那时,我了解到越南是共产党执政,是社会主义国家,柬埔寨在被越南侵略前也是共产党执政,是社会主义国家。这一情况引起了我很大的疑惑:为什么社会主义的越南要侵略社会主义的柬埔寨?为什么柬埔寨共产党要施行暴政?柬埔寨共产党在被共产党的越南侵略后为什么要跟自己的死敌反对派联合?我进而联想一中越、中苏,也是疑惑:社会主义的越南为什么要侵略我们中国?社会主义的中国为什么要发动大规模的对越自卫还击战?当年中国和苏联也发生过战争,两个社会主义国家视对方互为敌国,其矛盾不比中美矛盾小。这到底是为什么?我把前前后后的事联系起来,无论如何都想不通。在世界上相对弱小的共产党和为数不多的社会主义国家为什么不能联合起来?为什么老是共产党对付共产党,社会主义国家打社会主义国家,还说这么多假话?这跟国际主义、共产主义是背道而驰。我希望共产党要心胸开阔,上下一心,世界一心,共同对付资本主义和帝国主义,最终实现世界大同。

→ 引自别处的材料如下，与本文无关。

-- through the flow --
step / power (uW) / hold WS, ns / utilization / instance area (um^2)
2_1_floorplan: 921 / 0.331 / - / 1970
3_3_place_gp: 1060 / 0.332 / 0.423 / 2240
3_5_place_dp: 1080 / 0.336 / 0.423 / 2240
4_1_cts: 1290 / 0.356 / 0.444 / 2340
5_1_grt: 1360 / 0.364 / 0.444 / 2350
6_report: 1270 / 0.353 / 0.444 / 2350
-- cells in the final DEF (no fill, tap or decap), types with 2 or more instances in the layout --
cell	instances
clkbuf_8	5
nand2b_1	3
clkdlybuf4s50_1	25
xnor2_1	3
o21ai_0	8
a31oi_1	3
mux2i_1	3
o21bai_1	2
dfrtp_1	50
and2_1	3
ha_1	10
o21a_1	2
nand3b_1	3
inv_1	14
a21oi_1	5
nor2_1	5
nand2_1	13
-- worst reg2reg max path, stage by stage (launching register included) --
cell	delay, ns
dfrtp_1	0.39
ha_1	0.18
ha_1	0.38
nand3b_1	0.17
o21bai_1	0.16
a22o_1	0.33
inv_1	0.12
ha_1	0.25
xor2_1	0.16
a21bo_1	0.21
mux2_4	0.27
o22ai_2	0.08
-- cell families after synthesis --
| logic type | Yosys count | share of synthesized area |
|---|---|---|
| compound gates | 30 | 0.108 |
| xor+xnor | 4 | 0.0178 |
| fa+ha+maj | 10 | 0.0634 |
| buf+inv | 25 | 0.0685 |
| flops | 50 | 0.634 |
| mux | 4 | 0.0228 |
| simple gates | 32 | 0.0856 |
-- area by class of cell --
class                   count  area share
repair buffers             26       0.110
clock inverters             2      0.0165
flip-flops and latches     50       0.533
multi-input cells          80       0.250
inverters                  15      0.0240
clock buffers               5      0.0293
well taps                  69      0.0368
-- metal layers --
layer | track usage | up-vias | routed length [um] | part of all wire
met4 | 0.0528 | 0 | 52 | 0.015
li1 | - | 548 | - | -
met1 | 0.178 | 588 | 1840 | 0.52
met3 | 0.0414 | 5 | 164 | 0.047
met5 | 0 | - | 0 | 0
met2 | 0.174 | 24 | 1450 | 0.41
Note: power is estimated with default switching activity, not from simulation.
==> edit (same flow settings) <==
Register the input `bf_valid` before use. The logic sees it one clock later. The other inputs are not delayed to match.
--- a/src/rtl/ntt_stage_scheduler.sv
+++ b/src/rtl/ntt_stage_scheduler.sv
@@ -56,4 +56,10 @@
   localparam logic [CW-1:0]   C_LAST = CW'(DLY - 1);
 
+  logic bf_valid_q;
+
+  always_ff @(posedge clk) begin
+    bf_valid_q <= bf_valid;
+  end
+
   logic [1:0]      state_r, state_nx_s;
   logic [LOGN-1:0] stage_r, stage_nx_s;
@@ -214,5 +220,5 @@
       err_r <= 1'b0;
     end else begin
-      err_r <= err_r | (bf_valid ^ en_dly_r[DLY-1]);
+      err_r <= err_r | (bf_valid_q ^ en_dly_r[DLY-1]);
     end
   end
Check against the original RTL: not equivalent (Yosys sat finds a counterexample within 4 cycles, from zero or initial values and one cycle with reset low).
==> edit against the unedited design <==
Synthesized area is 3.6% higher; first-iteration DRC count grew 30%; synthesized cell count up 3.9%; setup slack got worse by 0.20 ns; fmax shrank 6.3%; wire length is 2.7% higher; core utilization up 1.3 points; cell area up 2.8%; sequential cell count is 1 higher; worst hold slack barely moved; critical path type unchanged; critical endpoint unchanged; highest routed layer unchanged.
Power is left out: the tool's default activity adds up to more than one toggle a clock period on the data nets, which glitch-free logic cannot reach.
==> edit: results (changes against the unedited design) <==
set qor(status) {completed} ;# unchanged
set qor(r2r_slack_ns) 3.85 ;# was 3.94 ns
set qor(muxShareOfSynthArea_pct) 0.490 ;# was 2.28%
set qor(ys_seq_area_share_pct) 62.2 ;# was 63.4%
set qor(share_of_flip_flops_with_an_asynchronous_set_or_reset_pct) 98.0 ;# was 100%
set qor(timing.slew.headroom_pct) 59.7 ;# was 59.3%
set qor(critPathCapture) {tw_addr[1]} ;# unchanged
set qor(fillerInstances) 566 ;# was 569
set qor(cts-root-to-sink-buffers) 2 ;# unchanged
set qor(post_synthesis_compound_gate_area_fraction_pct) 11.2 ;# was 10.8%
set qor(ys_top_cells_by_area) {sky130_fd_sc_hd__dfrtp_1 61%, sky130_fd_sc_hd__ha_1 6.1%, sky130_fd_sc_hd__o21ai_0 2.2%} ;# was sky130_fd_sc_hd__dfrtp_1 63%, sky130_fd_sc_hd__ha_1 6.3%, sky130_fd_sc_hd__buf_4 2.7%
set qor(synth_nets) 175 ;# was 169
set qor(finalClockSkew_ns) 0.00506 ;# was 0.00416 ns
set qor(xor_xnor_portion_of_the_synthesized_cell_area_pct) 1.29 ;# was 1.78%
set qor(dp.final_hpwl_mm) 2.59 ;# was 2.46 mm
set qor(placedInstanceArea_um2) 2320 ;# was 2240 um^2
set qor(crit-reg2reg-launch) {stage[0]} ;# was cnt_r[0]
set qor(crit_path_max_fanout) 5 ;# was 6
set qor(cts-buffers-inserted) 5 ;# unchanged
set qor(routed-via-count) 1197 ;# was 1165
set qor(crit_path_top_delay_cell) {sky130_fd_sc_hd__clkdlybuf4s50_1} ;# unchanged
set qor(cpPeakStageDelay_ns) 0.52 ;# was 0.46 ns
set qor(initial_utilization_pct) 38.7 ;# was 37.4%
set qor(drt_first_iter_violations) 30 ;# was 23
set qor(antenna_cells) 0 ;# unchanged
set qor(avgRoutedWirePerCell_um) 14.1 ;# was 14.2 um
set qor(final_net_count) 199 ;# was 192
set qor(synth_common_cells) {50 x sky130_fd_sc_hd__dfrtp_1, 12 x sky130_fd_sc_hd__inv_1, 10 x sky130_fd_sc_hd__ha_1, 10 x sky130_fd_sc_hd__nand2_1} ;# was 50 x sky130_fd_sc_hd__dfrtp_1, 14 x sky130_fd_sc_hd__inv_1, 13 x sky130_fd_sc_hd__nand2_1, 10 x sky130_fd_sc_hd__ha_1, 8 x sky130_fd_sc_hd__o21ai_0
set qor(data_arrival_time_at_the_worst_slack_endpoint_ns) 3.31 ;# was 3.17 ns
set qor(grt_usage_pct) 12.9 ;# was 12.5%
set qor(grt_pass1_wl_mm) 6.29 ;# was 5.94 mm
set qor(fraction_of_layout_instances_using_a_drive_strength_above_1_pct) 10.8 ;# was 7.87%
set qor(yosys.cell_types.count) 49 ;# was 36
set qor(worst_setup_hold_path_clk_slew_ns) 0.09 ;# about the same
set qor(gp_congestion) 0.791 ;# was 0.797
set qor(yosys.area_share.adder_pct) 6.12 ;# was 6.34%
**src/rtl/dcache_pkg.sv**
```systemverilog
// Geometry, address field positions and FSM encodings for the direct-mapped data cache.
package dcache_pkg;

    localparam int ADDR_W         = 32;
    localparam int WORD_W         = 32;
    localparam int INDEX_W        = 4;
    localparam int TAG_W          = 24;
    localparam int OFFSET_W       = 4;
    localparam int WORD_SEL_W     = 2;
    localparam int NUM_SETS       = 1 << INDEX_W;
    localparam int WORDS_PER_LINE = 1 << WORD_SEL_W;
    localparam int LINE_W         = WORD_W * WORDS_PER_LINE;

    localparam int TAG_LSB   = INDEX_W + OFFSET_W;
    localparam int INDEX_LSB = OFFSET_W;
    localparam int WORD_LSB  = 2;

    typedef enum logic [1:0] {
        ST_IDLE   = 2'd0,
        ST_WB     = 2'd1,
        ST_REFILL = 2'd2
    } state_e;

    function automatic logic [TAG_W-1:0] addr_tag(input logic [ADDR_W-1:0] addr);
        return addr[TAG_LSB +: TAG_W];
    endfunction

    function automatic logic [INDEX_W-1:0] addr_index(input logic [ADDR_W-1:0] addr);
        return addr[INDEX_LSB +: INDEX_W];
    endfunction

    function automatic logic [WORD_SEL_W-1:0] addr_word(input logic [ADDR_W-1:0] addr);
        return addr[WORD_LSB +: WORD_SEL_W];
    endfunction

endpackage

```
**src/rtl/dcache_if.sv**
```systemverilog
// CPU-side and line-buffer-side signals of the data cache in one bundle.
interface dcache_if;
    import dcache_pkg::*;

    logic                  cpu_req;
    logic                  cpu_we;
    logic [ADDR_W-1:0]     cpu_addr;
    logic [WORD_W-1:0]     cpu_wdata;
    logic [WORD_W-1:0]     cpu_rdata;
    logic                  cpu_stall;
    logic                  mem_r;
    logic                  mem_w;
    logic [ADDR_W-1:0]     mem_addr;
    logic [LINE_W-1:0]     mem_wdata;
    logic [LINE_W-1:0]     mem_rdata;
    logic                  mem_ready;

    // The cache is the slave; the CPU plus line buffer environment is the master.
    modport slave (
        input  cpu_req, cpu_we, cpu_addr, cpu_wdata, mem_rdata, mem_ready,
        output cpu_rdata, cpu_stall, mem_r, mem_w, mem_addr, mem_wdata
    );

    modport master (
        output cpu_req, cpu_we, cpu_addr, cpu_wdata, mem_rdata, mem_ready,
        input  cpu_rdata, cpu_stall, mem_r, mem_w, mem_addr, mem_wdata
    );

endinterface

```
**src/rtl/dcache_store.sv**
```systemverilog
// Per-set valid/dirty/tag/data storage: combinational read, synchronous word and line writes.
module dcache_store
    import dcache_pkg::*;
(
    input  logic                  clk,
    input  logic                  rst,
    input  logic [INDEX_W-1:0]    rd_index,
    output logic                  rd_valid,
    output logic                  rd_dirty,
    output logic [TAG_W-1:0]      rd_tag,
    output logic [LINE_W-1:0]     rd_line,
    input  logic                  word_we,
    input  logic [INDEX_W-1:0]    word_index,
    input  logic [WORD_SEL_W-1:0] word_sel,
    input  logic [WORD_W-1:0]     word_data,
    input  logic                  line_we,
    input  logic [INDEX_W-1:0]    line_index,
    input  logic [TAG_W-1:0]      line_tag,
    input  logic [LINE_W-1:0]     line_data
);

    logic [NUM_SETS-1:0] valid_q;
    logic [NUM_SETS-1:0] valid_d;
    logic [NUM_SETS-1:0] dirty_q;
    logic [NUM_SETS-1:0] dirty_d;

    logic [TAG_W-1:0]  tag_mem  [NUM_SETS];
    logic [LINE_W-1:0] data_mem [NUM_SETS];

    // A refill leaves the set clean; a store hit marks it dirty.
    for (genvar gi = 0; gi < NUM_SETS; gi++) begin : g_set_state
        logic line_sel;
        logic word_sel_hit;
        assign line_sel     = line_we && (line_index == INDEX_W'(gi));
        assign word_sel_hit = word_we && (word_index == INDEX_W'(gi));
        assign valid_d[gi]  = line_sel ? 1'b1 : valid_q[gi];
        assign dirty_d[gi]  = line_sel ? 1'b0 : (word_sel_hit ? 1'b1 : dirty_q[gi]);
    end

    always_ff @(posedge clk or posedge rst) begin
        if (rst) begin
            valid_q <= '0;
            dirty_q <= '0;
        end else begin
            valid_q <= valid_d;
            dirty_q <= dirty_d;
        end
    end

    // Tag and data arrays keep their contents across reset.
    always_ff @(posedge clk) begin
        if (line_we) begin
            tag_mem[line_index]  <= line_tag;
            data_mem[line_index] <= line_data;
        end else if (word_we) begin
            data_mem[word_index][{word_sel, 5'b0} +: WORD_W] <= word_data;
        end
    end

    assign rd_valid = valid_q[rd_index];
    assign rd_dirty = dirty_q[rd_index];
    assign rd_tag   = tag_mem[rd_index];
    assign rd_line  = data_mem[rd_index];

endmodule

```
**src/rtl/dcache_ctrl.sv**
```systemverilog
// Direct-mapped write-back write-allocate data cache controller: hit logic, miss FSM, line-buffer muxing.
module dcache_ctrl
    import dcache_pkg::*;
(
    input  logic     clk,
    input  logic     rst,
    dcache_if.slave  bus
);

    state_e state_q;
    state_e state_d;

    logic [INDEX_W-1:0]    req_index;
    logic [TAG_W-1:0]      req_tag;
    logic [WORD_SEL_W-1:0] req_word;
    logic                  rd_valid;
    logic                  rd_dirty;
    logic [TAG_W-1:0]      rd_tag;
    logic [LINE_W-1:0]     rd_line;
    logic                  hit;
    logic                  word_we;
    logic                  line_we;
    logic                  unused_addr_bits;

    assign req_index        = addr_index(bus.cpu_addr);
    assign req_tag          = addr_tag(bus.cpu_addr);
    assign req_word         = addr_word(bus.cpu_addr);
    assign unused_addr_bits = ^bus.cpu_addr[1:0];

    dcache_store u_store (
        .clk        (clk),
        .rst        (rst),
        .rd_index   (req_index),
        .rd_valid   (rd_valid),
        .rd_dirty   (rd_dirty),
        .rd_tag     (rd_tag),
        .rd_line    (rd_line),
        .word_we    (word_we),
        .word_index (req_index),
        .word_sel   (req_word),
        .word_data  (bus.cpu_wdata),
        .line_we    (line_we),
        .line_index (req_index),
        .line_tag   (req_tag),
        .line_data  (bus.mem_rdata)
    );

    assign hit           = rd_valid && (rd_tag == req_tag);
    assign bus.cpu_stall = bus.cpu_req && ((state_q != ST_IDLE) || !hit);
    assign bus.cpu_rdata = rd_line[{req_word, 5'b0} +: WORD_W];

    always_ff @(posedge clk or posedge rst) begin
        if (rst) begin
            state_q <= ST_IDLE;
        end else begin
            state_q <= state_d;
        end
    end

    // The victim line and its address come straight from the store; the CPU holds
    // its address while stalled, so both stay put for the whole write-back.
    always_comb begin
        state_d       = state_q;
        word_we       = 1'b0;
        line_we       = 1'b0;
        bus.mem_r     = 1'b0;
        bus.mem_w     = 1'b0;
        bus.mem_addr  = {bus.cpu_addr[ADDR_W-1:OFFSET_W], {OFFSET_W{1'b0}}};
        bus.mem_wdata = rd_line;
        case (state_q)
            ST_IDLE: begin
                if (bus.cpu_req) begin
                    if (hit) begin
                        word_we = bus.cpu_we;
                    end else if (rd_valid && rd_dirty) begin
                        state_d = ST_WB;
                    end else begin
                        state_d = ST_REFILL;
                    end
                end
            end
            ST_WB: begin
                bus.mem_w    = 1'b1;
                bus.mem_addr = {rd_tag, req_index, {OFFSET_W{1'b0}}};
                if (bus.mem_ready) begin
                    state_d = ST_REFILL;
                end
            end
            ST_REFILL: begin
                bus.mem_r = 1'b1;
                if (bus.mem_ready) begin
                    line_we = 1'b1;
                    state_d = ST_IDLE;
                end
            end
            default: begin
                state_d = ST_IDLE;
            end
        endcase
    end

endmodule

```
**src/flat_wrapper.sv**
```systemverilog
// flat-port wrapper written by rule: the top's interface ports become plain ports
module dcache_ctrl_flat import dcache_pkg::*;
  (clk, rst, bus_cpu_req, bus_cpu_we, bus_cpu_addr, bus_cpu_wdata, bus_mem_rdata, bus_mem_ready, bus_cpu_rdata, bus_cpu_stall, bus_mem_r, bus_mem_w, bus_mem_addr, bus_mem_wdata);
  dcache_if bus_i ();
  input  logic clk;
  input  logic rst;
  input wire logic [$bits(bus_i.cpu_req)-1:0] bus_cpu_req;
  input wire logic [$bits(bus_i.cpu_we)-1:0] bus_cpu_we;
  input wire logic [$bits(bus_i.cpu_addr)-1:0] bus_cpu_addr;
  input wire logic [$bits(bus_i.cpu_wdata)-1:0] bus_cpu_wdata;
  input wire logic [$bits(bus_i.mem_rdata)-1:0] bus_mem_rdata;
  input wire logic [$bits(bus_i.mem_ready)-1:0] bus_mem_ready;
  output wire logic [$bits(bus_i.cpu_rdata)-1:0] bus_cpu_rdata;
  output wire logic [$bits(bus_i.cpu_stall)-1:0] bus_cpu_stall;
  output wire logic [$bits(bus_i.mem_r)-1:0] bus_mem_r;
  output wire logic [$bits(bus_i.mem_w)-1:0] bus_mem_w;
  output wire logic [$bits(bus_i.mem_addr)-1:0] bus_mem_addr;
  output wire logic [$bits(bus_i.mem_wdata)-1:0] bus_mem_wdata;
  assign bus_i.cpu_req = bus_cpu_req;
  assign bus_i.cpu_we = bus_cpu_we;
  assign bus_i.cpu_addr = bus_cpu_addr;
  assign bus_i.cpu_wdata = bus_cpu_wdata;
  assign bus_i.mem_rdata = bus_mem_rdata;
  assign bus_i.mem_ready = bus_mem_ready;
  assign bus_cpu_rdata = bus_i.cpu_rdata;
  assign bus_cpu_stall = bus_i.cpu_stall;
  assign bus_mem_r = bus_i.mem_r;
  assign bus_mem_w = bus_i.mem_w;
  assign bus_mem_addr = bus_i.mem_addr;
  assign bus_mem_wdata = bus_i.mem_wdata;
  dcache_ctrl u_core (.clk(clk), .rst(rst), .bus(bus_i));
endmodule
```
==> src/rtl/weight_bank_loader.sv <==
// rtl/weight_bank_loader.sv - double-buffered weight bank with single/burst loads and commit
module weight_bank_loader #(
    parameter int DATA_W    = 8,
    parameter int NUM_UNITS = 4,
    parameter int ADDR_W    = 2
) (
    input  logic                          clk,
    input  logic                          reset,
    input  logic [DATA_W-1:0]             dataIn,
    input  logic [ADDR_W-1:0]             address,
    input  logic                          write,
    input  logic                          burstStart,
    input  logic                          commit,
    input  logic [ADDR_W-1:0]             rdAddr,
    output logic [DATA_W-1:0]             rdData,
    output logic [NUM_UNITS*DATA_W-1:0]   weightsOut,
    output logic                          busy,
    output logic                          loadDone,
    output logic                          addrErr
);
    typedef enum logic {IDLE, BURST} state_t;

    localparam logic [ADDR_W:0] NUM_L  = (ADDR_W+1)'(NUM_UNITS);
    localparam logic [ADDR_W:0] LAST_L = (ADDR_W+1)'(NUM_UNITS - 1);

    state_t            state_q, state_d;
    logic [ADDR_W:0]   ptr_q, ptr_d;
    logic [ADDR_W:0]   cnt_q, cnt_d;
    logic              pend_q, pend_d;
    logic [DATA_W-1:0] shadow_q [NUM_UNITS];
    logic [DATA_W-1:0] shadow_d [NUM_UNITS];
    logic [DATA_W-1:0] active_q [NUM_UNITS];
    logic [DATA_W-1:0] active_d [NUM_UNITS];
    logic [DATA_W-1:0] rd_data_q, rd_data_d;
    logic              load_done_q, load_done_d;
    logic              addr_err_q, addr_err_d;

    logic [ADDR_W:0]   addr_ext, rd_ext, wr_idx;
    logic              addr_bad, wr_en;

    assign addr_ext = {1'b0, address};
    assign rd_ext   = {1'b0, rdAddr};
    assign addr_bad = (addr_ext >= NUM_L);

    always_comb begin
        state_d     = state_q;
        ptr_d       = ptr_q;
        cnt_d       = cnt_q;
        pend_d      = pend_q;
        shadow_d    = shadow_q;
        active_d    = active_q;
        rd_data_d   = '0;
        load_done_d = 1'b0;
        addr_err_d  = addr_err_q;
        wr_en       = 1'b0;
        wr_idx      = addr_ext;

        // Read-back sees the pre-write contents; out-of-range reads return zero.
        for (int i = 0; i < NUM_UNITS; i++) begin
            if (rd_ext == (ADDR_W+1)'(i)) rd_data_d = shadow_q[i];
        end

        case (state_q)
            IDLE: begin
                if (burstStart) begin
                    state_d = BURST;
                    cnt_d   = '0;
                    ptr_d   = addr_bad ? '0 : addr_ext;
                    if (addr_bad) addr_err_d = 1'b1;
                end else if (write) begin
                    if (addr_bad) addr_err_d = 1'b1;
                    else          wr_en      = 1'b1;
                end
            end
            BURST: begin
                if (commit) pend_d = 1'b1;
                if (write) begin
                    wr_en  = 1'b1;
                    wr_idx = ptr_q;
                    ptr_d  = (ptr_q == LAST_L) ? '0 : ptr_q + 1'b1;
                    cnt_d  = cnt_q + 1'b1;
                    if (cnt_q == LAST_L) begin
                        state_d     = IDLE;
                        load_done_d = 1'b1;
                    end
                end
            end
            default: state_d = IDLE;
        endcase

        for (int i = 0; i < NUM_UNITS; i++) begin
            if (wr_en && wr_idx == (ADDR_W+1)'(i)) shadow_d[i] = dataIn;
        end

        // Copy from shadow_d so a same-cycle write (or final burst word) is included.
        if ((state_q == IDLE && commit) || (load_done_d && (pend_q || commit))) begin
            active_d = shadow_d;
            pend_d   = 1'b0;
        end
    end

    always_ff @(posedge clk) begin
        if (reset) begin
            state_q     <= IDLE;
            ptr_q       <= '0;
            cnt_q       <= '0;
            pend_q      <= 1'b0;
            shadow_q    <= '{default: '0};
            active_q    <= '{default: '0};
            rd_data_q   <= '0;
            load_done_q <= 1'b0;
            addr_err_q  <= 1'b0;
        end else begin
            state_q     <= state_d;
            ptr_q       <= ptr_d;
            cnt_q       <= cnt_d;
            pend_q      <= pend_d;
            shadow_q    <= shadow_d;
            active_q    <= active_d;
            rd_data_q   <= rd_data_d;
            load_done_q <= load_done_d;
            addr_err_q  <= addr_err_d;
        end
    end

    for (genvar g = 0; g < NUM_UNITS; g++) begin : g_out
        assign weightsOut[g*DATA_W +: DATA_W] = active_q[g];
    end

    assign rdData   = rd_data_q;
    assign busy     = (state_q == BURST);
    assign loadDone = load_done_q;
    assign addrErr  = addr_err_q;
endmodule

  在当时的师范学校有这么一种观点:高梁、白鹤、顺河(俗称“高白顺”)是当时内江县教育最落后的地区,也是地理位置较偏远的地区。三个地区中顺河又是最差的。我当时想,条件差更能磨练人的意志。只要我不争名、不争利、不争权,努力工作,脚踏实地,经过长期的努力,事久见人心,我一定会得到领导、同事、学生和家长的一致的认同、支持,我一定会在教育上做出成绩,为落后地区培养大量的有水平的学生。1983年我中师毕业前夕,我分别写信给顺河区各乡的学校,申请到它们学校任教。当时我对顺河区的地理置不了解,对所属乡及学校的情况更是不清楚。顺河学校的名称是家住顺河的本班同学告诉我的。我写了几封信,最后只有当时是顺河区马鞍乡的大村小马鞍小学回了信。信上欢迎我到边远学校马鞍村小学任教。收到信后,我写申请给师范学校和县教育局,要求分配到边远地区顺河区马鞍乡马鞍村小学任教。